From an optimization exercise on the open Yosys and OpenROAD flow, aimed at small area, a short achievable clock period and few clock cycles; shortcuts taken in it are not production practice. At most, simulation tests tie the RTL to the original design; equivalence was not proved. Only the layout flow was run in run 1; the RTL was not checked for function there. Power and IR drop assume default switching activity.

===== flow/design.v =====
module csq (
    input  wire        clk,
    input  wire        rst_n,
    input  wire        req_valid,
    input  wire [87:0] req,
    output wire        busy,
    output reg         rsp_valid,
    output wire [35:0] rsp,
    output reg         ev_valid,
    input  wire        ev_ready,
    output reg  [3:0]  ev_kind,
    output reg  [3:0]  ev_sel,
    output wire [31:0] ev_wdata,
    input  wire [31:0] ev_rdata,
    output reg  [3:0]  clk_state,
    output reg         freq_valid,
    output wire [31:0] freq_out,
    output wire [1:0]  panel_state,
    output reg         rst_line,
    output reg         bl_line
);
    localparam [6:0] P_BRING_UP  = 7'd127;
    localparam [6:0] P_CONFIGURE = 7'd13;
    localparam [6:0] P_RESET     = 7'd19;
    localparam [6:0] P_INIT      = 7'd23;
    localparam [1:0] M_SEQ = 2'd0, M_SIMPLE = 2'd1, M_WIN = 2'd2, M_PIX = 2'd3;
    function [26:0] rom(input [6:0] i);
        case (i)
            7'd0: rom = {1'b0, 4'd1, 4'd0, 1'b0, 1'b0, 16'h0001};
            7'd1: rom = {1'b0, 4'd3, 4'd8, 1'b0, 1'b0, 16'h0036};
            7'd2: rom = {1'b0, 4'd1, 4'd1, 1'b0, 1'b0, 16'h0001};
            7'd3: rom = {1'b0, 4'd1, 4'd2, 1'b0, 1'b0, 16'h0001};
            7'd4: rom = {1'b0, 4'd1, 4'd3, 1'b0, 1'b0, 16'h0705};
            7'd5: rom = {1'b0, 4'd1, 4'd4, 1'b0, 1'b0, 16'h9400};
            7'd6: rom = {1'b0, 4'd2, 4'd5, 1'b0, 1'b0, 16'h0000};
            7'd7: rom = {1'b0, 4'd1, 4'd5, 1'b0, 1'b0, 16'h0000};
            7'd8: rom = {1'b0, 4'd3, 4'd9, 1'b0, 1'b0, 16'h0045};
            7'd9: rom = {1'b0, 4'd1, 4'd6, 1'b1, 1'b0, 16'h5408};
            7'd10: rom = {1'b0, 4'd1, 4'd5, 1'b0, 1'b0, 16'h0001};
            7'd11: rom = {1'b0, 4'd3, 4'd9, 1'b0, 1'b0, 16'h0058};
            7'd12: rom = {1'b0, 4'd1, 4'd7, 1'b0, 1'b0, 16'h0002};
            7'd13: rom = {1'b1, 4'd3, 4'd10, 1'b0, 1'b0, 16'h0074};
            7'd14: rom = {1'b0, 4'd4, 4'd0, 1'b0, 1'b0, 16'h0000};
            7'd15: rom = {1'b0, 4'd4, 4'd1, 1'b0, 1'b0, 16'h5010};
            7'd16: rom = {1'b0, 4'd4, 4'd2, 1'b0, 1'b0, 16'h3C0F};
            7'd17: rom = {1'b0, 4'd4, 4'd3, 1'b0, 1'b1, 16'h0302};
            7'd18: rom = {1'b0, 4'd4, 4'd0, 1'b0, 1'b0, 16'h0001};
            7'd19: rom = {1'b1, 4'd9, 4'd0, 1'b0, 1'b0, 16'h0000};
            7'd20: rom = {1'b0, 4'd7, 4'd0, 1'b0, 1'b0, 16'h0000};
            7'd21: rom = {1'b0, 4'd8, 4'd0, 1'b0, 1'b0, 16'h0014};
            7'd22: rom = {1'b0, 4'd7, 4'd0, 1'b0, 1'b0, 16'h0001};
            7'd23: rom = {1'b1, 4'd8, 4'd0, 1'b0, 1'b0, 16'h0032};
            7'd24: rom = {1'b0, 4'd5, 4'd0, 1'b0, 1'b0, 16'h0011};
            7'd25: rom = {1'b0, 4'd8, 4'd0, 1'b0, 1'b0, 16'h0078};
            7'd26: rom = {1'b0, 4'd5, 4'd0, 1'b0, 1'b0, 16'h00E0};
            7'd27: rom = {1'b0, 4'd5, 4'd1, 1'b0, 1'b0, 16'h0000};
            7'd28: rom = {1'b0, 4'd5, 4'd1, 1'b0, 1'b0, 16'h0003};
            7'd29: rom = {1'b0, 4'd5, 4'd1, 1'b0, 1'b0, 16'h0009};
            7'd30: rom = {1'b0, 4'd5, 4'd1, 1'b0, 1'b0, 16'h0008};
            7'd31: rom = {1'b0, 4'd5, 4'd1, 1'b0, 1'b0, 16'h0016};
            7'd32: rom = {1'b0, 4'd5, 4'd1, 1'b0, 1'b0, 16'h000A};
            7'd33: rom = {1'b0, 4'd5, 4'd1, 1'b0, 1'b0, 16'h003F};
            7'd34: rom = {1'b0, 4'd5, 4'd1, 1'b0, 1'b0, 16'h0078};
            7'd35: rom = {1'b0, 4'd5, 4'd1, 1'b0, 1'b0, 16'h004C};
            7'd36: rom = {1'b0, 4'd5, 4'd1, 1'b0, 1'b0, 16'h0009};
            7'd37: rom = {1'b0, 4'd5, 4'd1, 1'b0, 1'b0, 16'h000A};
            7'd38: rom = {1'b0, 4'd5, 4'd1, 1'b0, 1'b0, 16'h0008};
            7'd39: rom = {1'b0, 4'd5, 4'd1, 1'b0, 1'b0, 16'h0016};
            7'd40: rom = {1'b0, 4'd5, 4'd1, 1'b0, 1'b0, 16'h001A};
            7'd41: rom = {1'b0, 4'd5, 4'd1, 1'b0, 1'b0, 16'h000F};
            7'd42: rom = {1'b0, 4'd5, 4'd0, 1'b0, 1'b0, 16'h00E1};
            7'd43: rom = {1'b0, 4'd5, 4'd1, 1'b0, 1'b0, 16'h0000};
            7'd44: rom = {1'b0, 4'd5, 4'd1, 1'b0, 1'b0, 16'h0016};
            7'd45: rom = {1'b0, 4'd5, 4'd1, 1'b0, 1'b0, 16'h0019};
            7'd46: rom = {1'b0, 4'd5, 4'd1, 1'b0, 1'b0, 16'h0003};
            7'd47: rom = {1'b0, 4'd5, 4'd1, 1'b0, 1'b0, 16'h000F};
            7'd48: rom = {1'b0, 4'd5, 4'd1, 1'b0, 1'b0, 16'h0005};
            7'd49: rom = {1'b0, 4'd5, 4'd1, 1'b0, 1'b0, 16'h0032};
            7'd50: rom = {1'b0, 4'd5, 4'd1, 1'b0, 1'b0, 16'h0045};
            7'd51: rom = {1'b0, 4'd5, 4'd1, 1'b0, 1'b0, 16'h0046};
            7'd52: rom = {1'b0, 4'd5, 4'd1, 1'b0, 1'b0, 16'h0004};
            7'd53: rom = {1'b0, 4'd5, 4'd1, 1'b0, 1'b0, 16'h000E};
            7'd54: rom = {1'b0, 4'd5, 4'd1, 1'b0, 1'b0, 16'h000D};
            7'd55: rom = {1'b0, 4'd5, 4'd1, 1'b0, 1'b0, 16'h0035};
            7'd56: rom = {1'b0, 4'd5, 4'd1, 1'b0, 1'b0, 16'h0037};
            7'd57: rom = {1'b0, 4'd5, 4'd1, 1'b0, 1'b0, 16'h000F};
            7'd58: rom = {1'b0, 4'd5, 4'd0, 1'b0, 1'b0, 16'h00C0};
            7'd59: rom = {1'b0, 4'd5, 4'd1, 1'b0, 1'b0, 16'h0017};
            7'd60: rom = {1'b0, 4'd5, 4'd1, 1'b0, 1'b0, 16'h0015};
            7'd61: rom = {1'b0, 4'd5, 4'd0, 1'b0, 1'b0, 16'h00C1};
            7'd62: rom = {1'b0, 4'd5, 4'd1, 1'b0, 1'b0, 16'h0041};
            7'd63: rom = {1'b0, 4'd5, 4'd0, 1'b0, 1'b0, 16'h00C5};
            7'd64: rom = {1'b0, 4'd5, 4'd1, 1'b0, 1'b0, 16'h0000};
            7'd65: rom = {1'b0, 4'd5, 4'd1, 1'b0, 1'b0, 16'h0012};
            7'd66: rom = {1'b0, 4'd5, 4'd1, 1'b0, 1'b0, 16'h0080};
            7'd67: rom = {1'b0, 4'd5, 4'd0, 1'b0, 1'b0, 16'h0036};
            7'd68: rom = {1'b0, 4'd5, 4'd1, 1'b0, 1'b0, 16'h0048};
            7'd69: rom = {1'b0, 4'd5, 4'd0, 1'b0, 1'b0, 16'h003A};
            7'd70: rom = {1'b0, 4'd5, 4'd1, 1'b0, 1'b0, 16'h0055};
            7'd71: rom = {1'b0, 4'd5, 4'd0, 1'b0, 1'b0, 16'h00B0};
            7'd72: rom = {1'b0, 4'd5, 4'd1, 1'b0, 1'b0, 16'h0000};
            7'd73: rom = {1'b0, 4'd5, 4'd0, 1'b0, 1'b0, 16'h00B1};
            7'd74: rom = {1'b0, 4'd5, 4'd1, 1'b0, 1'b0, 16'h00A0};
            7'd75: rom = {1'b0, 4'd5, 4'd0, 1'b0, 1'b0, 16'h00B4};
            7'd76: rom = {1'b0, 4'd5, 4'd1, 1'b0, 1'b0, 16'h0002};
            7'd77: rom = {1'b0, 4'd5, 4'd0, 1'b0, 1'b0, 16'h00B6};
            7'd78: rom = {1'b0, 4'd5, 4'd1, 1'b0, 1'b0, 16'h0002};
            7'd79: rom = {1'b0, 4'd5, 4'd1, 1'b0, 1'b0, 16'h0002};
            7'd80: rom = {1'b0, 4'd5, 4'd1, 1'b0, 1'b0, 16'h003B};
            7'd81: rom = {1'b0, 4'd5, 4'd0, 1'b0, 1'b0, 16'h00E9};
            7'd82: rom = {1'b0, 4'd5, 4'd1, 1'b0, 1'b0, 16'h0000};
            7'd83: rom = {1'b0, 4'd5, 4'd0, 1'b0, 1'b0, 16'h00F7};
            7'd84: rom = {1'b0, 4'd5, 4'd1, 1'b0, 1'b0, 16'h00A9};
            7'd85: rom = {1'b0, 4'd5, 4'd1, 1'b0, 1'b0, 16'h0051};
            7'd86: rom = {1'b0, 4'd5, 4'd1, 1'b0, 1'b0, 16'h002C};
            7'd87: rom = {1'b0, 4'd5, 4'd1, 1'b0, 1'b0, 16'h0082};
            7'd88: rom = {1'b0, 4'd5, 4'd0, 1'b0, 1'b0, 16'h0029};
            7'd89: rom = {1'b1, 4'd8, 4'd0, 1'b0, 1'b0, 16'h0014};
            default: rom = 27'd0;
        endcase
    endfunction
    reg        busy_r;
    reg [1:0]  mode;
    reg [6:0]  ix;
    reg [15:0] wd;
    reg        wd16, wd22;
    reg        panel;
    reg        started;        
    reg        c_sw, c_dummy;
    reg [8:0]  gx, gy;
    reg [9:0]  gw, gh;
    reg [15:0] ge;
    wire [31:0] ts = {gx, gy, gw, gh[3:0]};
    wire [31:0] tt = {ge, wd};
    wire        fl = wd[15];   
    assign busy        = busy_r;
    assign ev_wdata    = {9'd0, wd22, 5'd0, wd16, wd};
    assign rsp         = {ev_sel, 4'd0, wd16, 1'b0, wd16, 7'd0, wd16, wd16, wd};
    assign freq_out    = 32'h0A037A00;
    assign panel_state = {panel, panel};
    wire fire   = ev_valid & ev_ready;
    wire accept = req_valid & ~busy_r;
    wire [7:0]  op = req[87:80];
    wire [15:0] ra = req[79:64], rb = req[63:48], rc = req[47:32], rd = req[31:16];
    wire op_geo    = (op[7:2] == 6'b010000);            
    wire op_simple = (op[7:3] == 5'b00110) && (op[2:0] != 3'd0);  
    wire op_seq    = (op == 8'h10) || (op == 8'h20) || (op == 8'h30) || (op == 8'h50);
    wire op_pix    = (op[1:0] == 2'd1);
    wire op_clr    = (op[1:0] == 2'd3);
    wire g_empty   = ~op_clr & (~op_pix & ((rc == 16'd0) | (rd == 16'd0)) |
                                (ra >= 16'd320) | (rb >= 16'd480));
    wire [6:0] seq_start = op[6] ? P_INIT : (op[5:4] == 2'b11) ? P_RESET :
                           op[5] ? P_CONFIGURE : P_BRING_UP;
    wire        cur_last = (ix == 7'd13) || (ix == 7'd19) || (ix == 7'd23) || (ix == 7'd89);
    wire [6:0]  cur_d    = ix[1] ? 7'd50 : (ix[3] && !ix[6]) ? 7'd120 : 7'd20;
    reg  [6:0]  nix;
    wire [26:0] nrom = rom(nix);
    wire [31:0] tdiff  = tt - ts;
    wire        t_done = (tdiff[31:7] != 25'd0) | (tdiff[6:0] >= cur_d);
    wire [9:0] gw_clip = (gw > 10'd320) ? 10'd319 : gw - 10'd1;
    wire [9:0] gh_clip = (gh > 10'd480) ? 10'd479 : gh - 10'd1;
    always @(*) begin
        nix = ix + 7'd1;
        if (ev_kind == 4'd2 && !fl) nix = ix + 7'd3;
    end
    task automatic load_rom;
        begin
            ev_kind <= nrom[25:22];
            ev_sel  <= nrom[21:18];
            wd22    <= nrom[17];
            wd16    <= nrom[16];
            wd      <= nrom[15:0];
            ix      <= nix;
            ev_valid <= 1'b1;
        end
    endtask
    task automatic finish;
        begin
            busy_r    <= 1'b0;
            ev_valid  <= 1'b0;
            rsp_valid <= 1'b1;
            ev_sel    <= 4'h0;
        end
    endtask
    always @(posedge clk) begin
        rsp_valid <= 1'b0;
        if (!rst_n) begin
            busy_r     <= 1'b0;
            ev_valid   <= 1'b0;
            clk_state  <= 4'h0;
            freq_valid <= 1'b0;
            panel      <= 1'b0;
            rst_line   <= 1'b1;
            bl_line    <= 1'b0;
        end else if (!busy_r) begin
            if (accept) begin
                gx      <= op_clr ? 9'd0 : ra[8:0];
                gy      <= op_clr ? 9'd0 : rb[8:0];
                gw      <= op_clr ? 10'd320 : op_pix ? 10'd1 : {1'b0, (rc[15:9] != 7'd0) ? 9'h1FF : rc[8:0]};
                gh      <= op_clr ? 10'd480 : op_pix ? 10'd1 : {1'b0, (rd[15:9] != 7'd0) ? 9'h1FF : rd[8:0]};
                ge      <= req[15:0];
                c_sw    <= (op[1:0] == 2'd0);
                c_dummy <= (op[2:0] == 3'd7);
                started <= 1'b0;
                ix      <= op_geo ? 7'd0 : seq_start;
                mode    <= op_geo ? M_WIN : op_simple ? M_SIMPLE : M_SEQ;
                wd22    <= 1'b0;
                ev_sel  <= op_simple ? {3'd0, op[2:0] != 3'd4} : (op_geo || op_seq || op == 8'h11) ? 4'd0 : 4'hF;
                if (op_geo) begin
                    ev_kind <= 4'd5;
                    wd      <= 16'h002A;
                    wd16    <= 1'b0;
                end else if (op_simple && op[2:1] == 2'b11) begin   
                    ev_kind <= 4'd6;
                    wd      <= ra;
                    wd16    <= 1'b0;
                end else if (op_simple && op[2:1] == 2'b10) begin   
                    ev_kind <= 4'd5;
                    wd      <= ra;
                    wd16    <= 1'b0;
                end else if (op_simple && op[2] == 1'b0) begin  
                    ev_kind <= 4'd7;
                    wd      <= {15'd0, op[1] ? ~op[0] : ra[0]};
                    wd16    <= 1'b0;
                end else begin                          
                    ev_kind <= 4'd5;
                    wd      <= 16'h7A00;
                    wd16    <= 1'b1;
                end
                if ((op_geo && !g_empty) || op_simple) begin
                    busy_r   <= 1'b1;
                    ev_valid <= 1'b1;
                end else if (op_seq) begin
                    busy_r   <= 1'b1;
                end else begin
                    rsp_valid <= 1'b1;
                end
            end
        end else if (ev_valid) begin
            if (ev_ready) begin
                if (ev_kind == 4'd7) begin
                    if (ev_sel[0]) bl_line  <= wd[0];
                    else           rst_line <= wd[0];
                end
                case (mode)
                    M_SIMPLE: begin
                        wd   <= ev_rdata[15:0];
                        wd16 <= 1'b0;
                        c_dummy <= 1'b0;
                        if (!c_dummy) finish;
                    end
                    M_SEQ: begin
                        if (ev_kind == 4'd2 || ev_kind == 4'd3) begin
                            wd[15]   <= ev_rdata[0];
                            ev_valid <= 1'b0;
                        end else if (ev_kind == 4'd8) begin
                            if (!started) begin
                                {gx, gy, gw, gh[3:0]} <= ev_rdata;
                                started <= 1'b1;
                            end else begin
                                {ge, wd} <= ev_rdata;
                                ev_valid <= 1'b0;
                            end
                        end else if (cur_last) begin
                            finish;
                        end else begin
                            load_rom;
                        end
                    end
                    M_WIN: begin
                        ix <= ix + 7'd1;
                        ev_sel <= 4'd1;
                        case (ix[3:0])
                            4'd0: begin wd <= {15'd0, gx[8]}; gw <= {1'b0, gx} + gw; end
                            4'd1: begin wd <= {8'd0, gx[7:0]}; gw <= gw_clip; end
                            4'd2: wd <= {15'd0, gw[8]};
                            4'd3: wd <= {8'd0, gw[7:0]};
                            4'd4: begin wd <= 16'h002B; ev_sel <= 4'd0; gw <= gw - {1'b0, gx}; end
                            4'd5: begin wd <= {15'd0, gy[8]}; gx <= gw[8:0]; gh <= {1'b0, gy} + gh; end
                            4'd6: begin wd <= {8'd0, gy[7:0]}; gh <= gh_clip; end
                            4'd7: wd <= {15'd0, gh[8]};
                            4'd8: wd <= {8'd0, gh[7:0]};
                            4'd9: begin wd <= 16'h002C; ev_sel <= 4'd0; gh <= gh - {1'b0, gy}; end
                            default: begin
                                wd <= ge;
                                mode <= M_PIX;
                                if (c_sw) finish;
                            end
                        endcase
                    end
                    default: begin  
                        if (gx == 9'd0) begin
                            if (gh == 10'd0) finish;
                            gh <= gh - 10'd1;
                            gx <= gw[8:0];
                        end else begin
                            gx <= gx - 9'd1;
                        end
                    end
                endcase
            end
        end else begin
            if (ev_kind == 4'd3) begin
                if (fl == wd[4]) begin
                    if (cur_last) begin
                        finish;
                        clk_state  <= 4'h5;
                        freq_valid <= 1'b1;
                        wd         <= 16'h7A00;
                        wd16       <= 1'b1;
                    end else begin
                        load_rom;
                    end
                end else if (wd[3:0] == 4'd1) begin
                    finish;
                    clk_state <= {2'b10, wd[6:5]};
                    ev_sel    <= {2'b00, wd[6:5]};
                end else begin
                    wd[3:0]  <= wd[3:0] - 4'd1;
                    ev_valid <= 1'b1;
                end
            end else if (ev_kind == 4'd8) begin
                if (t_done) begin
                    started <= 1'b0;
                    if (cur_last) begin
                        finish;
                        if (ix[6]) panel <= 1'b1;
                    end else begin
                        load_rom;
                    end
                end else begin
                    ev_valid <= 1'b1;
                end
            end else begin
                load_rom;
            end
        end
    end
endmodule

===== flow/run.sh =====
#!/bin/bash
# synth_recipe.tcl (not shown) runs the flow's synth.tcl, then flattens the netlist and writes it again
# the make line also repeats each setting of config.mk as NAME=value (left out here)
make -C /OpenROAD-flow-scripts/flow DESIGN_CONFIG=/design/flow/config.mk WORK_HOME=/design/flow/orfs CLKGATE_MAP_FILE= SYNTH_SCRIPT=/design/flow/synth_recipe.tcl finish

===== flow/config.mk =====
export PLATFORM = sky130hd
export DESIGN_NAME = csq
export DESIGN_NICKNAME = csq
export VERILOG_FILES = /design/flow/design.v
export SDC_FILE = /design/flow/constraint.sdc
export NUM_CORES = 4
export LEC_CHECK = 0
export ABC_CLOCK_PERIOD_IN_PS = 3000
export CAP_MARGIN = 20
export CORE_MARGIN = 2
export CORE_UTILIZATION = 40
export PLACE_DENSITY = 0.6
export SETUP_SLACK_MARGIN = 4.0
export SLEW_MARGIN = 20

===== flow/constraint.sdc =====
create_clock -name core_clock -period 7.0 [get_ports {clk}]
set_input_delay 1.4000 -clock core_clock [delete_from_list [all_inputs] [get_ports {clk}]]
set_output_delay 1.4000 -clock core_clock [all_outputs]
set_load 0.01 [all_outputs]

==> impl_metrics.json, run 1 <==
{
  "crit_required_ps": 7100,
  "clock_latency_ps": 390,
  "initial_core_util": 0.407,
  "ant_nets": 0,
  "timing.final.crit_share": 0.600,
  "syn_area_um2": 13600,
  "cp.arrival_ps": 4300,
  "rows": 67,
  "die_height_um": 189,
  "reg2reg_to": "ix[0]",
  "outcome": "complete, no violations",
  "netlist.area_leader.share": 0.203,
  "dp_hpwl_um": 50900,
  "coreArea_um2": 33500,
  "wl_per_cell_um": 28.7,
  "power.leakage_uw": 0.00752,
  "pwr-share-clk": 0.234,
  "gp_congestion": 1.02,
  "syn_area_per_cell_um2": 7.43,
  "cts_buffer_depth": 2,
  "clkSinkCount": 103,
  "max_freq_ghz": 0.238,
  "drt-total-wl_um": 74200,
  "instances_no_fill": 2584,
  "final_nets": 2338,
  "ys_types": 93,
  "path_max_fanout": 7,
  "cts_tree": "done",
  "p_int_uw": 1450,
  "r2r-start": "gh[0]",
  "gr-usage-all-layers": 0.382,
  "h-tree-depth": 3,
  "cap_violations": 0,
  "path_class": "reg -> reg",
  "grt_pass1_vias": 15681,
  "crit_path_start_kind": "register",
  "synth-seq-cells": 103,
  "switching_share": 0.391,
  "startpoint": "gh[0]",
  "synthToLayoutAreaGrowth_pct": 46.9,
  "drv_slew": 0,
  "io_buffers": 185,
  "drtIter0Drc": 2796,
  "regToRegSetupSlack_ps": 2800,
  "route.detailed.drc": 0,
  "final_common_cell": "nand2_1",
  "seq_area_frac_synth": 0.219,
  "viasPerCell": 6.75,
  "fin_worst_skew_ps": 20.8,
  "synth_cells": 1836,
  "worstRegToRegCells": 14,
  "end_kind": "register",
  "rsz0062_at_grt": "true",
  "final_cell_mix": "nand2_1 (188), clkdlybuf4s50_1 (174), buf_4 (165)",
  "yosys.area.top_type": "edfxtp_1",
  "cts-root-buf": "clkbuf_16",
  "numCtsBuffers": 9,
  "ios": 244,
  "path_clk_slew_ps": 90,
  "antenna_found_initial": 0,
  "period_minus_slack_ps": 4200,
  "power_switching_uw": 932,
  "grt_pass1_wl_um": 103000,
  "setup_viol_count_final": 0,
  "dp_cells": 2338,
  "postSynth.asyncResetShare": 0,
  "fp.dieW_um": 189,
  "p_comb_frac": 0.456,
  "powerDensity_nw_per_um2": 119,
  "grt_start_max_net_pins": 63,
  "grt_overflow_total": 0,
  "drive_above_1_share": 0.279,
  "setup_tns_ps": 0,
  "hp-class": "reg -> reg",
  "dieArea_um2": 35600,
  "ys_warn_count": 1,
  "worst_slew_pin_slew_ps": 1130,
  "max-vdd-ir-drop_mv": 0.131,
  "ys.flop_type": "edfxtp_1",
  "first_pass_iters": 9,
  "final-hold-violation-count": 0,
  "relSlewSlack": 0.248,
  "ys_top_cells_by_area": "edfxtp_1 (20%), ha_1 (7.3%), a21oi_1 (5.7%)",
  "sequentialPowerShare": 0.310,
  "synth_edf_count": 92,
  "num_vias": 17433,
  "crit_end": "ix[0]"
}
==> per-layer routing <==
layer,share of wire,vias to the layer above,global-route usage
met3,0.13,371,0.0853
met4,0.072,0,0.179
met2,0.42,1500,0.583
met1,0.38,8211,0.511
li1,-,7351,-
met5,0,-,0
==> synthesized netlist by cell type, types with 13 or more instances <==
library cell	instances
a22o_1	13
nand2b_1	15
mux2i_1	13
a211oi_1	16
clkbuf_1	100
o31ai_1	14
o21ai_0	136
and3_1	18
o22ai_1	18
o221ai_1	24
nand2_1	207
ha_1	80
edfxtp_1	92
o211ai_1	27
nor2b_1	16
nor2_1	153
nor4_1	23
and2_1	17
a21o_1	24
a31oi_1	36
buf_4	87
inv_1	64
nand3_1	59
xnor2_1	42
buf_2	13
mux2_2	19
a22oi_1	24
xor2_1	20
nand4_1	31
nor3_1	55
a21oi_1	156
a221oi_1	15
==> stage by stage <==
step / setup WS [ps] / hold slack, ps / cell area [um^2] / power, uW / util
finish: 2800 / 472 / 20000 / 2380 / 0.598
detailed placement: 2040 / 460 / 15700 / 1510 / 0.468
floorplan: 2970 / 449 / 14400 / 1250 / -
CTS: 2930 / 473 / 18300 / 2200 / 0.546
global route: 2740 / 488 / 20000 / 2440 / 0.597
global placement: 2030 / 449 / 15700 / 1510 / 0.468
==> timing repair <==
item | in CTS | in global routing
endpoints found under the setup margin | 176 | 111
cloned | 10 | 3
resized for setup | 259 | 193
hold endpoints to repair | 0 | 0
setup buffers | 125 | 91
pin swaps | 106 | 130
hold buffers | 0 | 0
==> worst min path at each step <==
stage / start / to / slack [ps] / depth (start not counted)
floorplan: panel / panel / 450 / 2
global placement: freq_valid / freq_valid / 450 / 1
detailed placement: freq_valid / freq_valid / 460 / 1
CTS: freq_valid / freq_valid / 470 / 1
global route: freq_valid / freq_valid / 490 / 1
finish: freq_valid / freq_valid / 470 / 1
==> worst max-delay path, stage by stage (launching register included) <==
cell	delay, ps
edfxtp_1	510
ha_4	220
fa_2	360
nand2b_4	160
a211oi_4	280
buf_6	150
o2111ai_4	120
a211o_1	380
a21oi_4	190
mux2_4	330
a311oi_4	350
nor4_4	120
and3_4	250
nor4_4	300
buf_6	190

● ● ● ●

→ **Your objective**
Based on the records above, how many lines hold the string "detailed"? Answer with the number by itself.

→ **Answer**
3